Take the listing below and print exactly the lines starting at the line containing "every input and" and ending at the line containing "# ORFS synthesis", both ends included, and no others.

::::::

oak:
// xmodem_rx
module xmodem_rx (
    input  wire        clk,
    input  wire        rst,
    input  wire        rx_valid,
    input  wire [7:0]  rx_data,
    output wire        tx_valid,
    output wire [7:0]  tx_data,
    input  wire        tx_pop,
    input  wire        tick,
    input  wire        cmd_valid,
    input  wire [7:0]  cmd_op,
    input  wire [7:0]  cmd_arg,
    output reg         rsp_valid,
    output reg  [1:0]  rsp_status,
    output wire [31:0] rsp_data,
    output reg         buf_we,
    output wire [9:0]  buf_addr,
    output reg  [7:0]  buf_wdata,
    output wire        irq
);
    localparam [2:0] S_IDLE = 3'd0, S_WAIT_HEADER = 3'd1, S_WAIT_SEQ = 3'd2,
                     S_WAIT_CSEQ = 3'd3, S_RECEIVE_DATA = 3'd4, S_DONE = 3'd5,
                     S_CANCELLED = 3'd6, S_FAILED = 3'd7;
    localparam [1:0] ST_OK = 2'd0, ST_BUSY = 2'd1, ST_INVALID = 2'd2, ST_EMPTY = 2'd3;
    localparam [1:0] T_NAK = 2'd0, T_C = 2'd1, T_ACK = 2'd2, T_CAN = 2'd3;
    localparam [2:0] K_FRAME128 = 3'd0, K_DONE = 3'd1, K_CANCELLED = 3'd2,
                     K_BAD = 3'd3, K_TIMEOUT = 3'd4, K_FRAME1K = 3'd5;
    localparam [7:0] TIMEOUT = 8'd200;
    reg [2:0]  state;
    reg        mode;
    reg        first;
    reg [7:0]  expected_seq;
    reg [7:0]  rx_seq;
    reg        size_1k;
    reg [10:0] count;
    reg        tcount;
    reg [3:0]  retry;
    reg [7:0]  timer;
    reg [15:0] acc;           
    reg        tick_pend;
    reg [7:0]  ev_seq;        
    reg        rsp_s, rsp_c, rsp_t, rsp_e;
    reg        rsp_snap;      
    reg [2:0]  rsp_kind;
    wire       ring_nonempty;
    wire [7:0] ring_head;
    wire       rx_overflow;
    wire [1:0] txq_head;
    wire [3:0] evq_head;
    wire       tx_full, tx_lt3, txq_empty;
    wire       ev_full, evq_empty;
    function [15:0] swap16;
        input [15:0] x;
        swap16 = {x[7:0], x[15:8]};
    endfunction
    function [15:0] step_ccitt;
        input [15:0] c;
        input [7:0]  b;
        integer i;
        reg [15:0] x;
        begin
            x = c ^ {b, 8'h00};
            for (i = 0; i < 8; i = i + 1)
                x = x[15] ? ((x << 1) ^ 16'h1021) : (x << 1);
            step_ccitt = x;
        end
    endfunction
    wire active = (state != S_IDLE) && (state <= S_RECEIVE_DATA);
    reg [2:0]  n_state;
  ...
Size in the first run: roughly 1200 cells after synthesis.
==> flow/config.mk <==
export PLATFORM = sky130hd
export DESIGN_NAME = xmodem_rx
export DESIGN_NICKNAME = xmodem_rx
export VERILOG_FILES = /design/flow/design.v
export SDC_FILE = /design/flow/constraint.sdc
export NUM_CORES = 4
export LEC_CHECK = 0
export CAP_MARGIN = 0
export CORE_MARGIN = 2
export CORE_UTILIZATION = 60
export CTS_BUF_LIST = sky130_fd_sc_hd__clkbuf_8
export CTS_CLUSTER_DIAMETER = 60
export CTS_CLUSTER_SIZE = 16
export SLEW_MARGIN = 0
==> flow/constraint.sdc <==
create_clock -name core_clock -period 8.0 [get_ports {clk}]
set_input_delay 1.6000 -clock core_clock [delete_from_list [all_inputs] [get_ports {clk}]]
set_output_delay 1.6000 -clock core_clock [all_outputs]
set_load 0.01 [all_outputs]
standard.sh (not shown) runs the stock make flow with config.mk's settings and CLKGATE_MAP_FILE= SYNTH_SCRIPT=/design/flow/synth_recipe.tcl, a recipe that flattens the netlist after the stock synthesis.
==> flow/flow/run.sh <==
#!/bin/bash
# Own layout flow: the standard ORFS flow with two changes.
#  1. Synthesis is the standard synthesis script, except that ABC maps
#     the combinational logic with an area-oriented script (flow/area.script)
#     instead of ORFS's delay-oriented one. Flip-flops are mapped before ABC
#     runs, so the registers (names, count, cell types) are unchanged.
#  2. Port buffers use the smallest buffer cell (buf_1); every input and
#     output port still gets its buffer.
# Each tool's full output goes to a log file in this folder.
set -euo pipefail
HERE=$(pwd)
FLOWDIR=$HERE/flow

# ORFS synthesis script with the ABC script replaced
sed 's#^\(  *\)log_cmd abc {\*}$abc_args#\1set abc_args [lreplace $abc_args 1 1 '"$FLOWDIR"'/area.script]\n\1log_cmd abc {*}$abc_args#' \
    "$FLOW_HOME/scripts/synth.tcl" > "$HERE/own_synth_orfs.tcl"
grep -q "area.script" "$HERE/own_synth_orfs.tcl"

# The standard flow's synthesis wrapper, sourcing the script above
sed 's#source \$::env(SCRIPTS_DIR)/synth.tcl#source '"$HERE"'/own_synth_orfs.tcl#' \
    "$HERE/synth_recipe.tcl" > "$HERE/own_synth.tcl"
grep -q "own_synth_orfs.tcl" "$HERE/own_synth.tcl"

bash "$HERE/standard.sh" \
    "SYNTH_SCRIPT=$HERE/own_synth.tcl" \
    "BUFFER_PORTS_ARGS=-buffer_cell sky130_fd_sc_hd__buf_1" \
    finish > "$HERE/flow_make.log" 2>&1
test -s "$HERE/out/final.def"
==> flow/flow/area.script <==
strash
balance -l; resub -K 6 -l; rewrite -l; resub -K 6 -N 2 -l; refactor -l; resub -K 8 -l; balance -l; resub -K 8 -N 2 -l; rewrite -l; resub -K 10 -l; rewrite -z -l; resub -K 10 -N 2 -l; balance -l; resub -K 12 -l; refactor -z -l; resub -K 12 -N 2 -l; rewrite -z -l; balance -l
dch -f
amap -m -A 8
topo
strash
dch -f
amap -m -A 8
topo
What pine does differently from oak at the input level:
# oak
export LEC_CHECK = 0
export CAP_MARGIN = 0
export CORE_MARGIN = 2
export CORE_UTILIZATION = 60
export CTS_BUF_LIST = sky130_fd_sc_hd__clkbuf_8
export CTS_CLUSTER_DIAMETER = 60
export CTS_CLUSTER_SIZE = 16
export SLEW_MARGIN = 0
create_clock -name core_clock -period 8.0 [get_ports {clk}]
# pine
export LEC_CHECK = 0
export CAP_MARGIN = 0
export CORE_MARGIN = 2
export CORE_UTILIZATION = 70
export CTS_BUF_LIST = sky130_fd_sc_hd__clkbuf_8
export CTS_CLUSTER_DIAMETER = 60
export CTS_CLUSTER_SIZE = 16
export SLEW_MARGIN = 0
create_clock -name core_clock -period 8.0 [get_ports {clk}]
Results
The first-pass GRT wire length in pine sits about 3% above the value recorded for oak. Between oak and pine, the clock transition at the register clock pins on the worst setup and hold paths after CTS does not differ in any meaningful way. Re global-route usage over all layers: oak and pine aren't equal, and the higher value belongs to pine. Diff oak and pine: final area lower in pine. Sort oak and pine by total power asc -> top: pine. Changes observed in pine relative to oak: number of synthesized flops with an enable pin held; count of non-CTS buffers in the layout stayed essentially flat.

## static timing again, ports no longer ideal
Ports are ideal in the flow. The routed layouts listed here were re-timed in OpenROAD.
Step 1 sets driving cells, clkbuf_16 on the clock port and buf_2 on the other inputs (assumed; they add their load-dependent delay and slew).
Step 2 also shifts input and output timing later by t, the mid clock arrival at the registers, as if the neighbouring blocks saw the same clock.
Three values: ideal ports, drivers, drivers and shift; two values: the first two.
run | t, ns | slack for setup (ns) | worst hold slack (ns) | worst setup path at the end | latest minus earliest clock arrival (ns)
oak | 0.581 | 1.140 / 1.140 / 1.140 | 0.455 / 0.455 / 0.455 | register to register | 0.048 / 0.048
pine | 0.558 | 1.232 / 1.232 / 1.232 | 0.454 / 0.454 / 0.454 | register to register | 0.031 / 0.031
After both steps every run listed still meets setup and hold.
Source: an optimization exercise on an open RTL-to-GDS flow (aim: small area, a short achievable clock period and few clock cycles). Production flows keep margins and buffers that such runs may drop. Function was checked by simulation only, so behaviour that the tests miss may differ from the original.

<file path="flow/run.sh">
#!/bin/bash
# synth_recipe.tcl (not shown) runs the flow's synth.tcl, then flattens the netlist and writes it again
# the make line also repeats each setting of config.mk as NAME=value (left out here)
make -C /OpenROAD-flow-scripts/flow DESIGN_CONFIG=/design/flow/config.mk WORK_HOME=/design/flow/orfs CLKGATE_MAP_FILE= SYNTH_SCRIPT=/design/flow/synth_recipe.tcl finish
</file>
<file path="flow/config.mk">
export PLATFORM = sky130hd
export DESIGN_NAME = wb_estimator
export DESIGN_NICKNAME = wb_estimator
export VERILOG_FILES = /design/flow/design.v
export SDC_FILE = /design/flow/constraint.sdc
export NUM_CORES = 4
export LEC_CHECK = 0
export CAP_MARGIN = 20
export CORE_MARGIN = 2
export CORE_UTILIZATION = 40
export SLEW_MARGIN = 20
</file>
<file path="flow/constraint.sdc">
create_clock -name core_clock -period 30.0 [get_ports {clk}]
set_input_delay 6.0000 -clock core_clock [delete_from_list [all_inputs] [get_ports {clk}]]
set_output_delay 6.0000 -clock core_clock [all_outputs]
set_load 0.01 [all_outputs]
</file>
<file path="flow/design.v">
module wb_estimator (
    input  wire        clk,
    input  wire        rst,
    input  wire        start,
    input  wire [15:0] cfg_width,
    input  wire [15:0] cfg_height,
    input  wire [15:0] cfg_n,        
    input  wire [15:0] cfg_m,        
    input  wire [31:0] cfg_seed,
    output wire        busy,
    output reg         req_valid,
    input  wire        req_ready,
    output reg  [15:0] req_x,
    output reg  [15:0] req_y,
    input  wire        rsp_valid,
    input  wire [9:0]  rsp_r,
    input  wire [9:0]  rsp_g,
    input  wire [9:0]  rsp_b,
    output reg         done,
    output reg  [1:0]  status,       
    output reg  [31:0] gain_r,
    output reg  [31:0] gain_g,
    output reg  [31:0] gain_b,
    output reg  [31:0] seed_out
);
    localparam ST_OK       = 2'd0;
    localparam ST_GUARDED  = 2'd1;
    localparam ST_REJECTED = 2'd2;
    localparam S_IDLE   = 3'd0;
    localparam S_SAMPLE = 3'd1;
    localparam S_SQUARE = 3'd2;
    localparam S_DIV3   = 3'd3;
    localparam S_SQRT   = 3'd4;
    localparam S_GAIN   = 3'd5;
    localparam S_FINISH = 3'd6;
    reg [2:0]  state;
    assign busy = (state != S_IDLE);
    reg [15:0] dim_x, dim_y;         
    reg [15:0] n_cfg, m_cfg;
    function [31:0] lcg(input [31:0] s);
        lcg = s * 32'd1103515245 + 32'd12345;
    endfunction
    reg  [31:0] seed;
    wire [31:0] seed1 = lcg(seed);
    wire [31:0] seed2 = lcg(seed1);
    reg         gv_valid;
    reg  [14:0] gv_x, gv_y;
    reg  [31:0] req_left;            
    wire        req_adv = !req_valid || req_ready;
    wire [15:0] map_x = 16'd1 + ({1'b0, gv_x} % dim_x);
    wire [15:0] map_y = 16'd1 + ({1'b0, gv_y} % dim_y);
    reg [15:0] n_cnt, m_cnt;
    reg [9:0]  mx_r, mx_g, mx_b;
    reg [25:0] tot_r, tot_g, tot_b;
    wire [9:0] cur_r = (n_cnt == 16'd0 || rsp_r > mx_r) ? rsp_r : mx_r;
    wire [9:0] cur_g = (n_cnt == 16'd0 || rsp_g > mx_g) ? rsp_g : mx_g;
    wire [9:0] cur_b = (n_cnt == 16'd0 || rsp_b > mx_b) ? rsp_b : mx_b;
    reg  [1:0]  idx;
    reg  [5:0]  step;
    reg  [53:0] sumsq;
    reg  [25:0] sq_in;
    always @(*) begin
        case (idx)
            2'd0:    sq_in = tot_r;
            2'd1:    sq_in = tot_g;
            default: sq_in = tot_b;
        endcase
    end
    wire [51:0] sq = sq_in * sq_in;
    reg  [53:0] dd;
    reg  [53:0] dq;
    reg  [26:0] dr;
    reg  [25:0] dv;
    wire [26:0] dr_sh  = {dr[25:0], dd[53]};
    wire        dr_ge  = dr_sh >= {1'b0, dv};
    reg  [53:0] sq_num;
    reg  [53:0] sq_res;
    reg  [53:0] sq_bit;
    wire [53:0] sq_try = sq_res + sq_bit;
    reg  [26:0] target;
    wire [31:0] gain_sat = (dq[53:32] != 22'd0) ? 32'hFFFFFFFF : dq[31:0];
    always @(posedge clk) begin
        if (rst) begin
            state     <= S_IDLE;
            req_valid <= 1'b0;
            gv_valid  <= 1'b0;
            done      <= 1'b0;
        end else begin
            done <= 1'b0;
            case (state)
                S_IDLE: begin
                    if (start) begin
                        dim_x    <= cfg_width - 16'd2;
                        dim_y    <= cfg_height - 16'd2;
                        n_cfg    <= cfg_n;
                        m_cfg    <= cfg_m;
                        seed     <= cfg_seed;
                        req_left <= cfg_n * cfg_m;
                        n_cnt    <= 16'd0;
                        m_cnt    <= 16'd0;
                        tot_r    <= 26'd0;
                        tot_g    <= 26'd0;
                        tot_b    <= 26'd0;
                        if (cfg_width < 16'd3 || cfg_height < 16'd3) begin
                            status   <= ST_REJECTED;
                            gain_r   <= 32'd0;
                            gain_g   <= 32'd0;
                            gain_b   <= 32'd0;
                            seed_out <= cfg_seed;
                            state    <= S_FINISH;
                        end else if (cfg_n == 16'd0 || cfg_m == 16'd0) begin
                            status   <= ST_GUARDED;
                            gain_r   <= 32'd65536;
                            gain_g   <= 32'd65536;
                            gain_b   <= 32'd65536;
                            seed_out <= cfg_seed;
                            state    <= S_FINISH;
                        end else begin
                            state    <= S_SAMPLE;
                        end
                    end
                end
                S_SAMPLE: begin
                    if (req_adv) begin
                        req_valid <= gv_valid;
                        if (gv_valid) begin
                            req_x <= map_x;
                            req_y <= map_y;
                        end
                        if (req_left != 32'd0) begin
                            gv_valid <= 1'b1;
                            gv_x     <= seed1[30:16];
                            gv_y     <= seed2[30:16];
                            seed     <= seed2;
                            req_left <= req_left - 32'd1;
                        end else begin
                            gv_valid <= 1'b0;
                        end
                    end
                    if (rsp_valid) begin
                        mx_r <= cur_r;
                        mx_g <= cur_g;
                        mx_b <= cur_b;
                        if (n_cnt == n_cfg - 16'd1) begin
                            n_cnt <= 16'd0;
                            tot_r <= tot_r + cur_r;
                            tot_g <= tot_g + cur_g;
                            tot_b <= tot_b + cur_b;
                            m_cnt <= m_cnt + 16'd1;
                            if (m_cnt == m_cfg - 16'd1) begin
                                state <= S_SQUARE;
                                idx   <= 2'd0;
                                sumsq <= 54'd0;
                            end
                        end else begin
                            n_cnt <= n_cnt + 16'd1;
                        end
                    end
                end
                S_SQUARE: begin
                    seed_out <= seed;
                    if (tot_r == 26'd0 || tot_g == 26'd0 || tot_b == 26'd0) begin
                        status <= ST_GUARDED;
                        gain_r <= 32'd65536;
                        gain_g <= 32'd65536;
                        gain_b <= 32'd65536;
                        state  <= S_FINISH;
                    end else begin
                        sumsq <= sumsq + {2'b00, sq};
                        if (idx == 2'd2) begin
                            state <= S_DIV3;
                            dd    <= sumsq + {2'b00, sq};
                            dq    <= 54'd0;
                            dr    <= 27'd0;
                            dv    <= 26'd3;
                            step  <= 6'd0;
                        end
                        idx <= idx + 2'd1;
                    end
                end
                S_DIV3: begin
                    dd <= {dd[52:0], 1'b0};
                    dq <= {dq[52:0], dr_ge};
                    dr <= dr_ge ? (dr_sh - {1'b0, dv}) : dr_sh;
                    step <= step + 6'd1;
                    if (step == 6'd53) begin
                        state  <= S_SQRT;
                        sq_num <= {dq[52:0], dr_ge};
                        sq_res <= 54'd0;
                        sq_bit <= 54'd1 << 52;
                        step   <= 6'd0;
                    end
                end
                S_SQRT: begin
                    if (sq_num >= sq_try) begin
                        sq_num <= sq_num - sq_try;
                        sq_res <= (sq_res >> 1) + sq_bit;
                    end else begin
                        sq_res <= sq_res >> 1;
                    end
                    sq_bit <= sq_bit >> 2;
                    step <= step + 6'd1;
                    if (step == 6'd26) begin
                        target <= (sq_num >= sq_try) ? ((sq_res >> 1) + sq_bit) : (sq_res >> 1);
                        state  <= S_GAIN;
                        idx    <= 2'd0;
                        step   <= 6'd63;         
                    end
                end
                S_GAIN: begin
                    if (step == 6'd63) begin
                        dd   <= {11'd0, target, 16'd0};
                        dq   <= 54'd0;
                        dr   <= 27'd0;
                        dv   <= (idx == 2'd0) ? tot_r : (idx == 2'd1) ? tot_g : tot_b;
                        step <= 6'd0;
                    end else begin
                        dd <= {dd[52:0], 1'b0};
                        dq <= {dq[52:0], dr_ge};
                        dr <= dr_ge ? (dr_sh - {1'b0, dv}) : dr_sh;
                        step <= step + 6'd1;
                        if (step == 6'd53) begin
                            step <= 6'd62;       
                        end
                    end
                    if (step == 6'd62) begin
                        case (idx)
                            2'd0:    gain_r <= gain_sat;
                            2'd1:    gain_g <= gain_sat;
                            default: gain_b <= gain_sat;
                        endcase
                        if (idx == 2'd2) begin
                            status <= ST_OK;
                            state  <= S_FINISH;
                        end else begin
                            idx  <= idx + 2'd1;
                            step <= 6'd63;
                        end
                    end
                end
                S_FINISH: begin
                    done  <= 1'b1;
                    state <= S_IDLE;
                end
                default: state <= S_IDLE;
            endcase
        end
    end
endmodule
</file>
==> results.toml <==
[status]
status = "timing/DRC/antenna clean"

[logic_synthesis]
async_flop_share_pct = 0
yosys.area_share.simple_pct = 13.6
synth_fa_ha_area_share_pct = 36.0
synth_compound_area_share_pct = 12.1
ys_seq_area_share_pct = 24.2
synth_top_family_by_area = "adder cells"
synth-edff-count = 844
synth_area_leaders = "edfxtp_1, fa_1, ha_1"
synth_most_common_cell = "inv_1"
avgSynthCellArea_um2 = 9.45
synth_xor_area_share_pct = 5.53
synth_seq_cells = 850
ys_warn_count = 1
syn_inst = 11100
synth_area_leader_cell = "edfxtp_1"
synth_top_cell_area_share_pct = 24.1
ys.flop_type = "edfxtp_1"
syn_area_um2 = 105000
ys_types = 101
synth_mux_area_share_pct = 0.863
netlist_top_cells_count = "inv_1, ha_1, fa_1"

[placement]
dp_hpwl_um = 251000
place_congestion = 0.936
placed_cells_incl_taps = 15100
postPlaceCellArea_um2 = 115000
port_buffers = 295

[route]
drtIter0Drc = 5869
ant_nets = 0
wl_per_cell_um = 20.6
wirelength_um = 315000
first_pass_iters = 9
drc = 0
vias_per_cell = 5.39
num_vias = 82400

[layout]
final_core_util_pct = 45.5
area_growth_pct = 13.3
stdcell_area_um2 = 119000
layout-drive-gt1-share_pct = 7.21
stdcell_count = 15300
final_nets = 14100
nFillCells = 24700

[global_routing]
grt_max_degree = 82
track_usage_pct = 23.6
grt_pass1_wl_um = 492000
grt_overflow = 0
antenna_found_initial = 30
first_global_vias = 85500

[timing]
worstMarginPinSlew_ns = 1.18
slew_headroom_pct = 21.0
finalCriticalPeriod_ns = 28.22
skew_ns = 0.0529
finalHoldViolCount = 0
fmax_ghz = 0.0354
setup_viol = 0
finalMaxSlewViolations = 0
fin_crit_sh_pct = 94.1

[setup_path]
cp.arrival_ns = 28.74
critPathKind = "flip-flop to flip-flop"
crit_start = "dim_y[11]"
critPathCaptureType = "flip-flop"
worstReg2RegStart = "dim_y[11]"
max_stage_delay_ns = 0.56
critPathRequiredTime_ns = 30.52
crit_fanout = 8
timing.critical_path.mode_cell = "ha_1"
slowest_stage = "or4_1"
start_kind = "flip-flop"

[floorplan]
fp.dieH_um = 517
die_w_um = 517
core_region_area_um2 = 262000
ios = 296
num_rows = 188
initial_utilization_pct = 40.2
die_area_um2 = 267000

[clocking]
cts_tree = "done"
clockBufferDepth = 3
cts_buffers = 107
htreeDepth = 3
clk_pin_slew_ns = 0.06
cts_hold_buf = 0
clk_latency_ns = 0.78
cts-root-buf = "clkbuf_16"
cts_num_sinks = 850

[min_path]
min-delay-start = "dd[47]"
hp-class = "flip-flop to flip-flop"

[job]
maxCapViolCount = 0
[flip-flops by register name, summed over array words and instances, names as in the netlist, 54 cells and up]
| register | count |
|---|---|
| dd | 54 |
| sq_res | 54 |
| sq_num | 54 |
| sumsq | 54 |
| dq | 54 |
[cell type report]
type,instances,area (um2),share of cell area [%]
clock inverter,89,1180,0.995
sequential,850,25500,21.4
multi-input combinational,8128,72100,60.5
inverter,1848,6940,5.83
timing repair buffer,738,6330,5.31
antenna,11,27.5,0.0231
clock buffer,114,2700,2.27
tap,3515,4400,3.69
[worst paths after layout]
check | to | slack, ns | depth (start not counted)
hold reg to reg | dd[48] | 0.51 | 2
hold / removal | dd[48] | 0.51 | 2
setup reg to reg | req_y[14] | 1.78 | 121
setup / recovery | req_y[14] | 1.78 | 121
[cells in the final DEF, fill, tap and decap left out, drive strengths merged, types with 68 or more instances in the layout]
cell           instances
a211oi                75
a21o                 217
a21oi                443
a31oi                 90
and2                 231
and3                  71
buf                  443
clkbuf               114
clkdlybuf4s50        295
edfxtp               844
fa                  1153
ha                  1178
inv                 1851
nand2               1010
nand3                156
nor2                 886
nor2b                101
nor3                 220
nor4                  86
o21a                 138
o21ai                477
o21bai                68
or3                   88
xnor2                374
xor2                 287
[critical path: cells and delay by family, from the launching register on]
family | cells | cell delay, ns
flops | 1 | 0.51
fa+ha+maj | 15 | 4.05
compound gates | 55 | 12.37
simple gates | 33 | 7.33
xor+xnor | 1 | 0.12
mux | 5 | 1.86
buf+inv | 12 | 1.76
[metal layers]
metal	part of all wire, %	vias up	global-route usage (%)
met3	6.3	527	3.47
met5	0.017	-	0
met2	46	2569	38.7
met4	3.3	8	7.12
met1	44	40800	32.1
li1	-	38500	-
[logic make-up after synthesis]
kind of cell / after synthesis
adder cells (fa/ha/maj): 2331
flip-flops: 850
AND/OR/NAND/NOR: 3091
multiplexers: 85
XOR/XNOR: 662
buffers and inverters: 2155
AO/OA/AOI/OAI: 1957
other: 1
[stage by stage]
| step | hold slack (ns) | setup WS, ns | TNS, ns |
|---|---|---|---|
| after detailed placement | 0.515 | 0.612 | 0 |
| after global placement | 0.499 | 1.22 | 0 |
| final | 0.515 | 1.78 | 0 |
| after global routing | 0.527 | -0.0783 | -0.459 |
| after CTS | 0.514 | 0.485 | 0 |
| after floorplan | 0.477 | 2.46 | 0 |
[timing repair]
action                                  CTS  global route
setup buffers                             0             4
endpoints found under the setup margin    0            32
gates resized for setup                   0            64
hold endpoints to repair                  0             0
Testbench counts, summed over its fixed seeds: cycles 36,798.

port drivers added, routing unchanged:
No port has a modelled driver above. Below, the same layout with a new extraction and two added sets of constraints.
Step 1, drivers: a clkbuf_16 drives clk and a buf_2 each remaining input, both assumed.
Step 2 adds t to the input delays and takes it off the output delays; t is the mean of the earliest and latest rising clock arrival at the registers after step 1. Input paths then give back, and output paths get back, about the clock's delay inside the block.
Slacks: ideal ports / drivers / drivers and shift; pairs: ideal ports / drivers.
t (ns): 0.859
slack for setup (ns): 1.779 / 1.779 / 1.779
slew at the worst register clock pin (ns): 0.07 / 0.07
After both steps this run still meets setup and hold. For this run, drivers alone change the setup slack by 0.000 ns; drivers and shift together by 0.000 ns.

::::::

Solution for this problem.
#  2. Port buffers use the smallest buffer cell (buf_1); every input and
#     output port still gets its buffer.
# Each tool's full output goes to a log file in this folder.
set -euo pipefail
HERE=$(pwd)
FLOWDIR=$HERE/flow

# ORFS synthesis script with the ABC script replaced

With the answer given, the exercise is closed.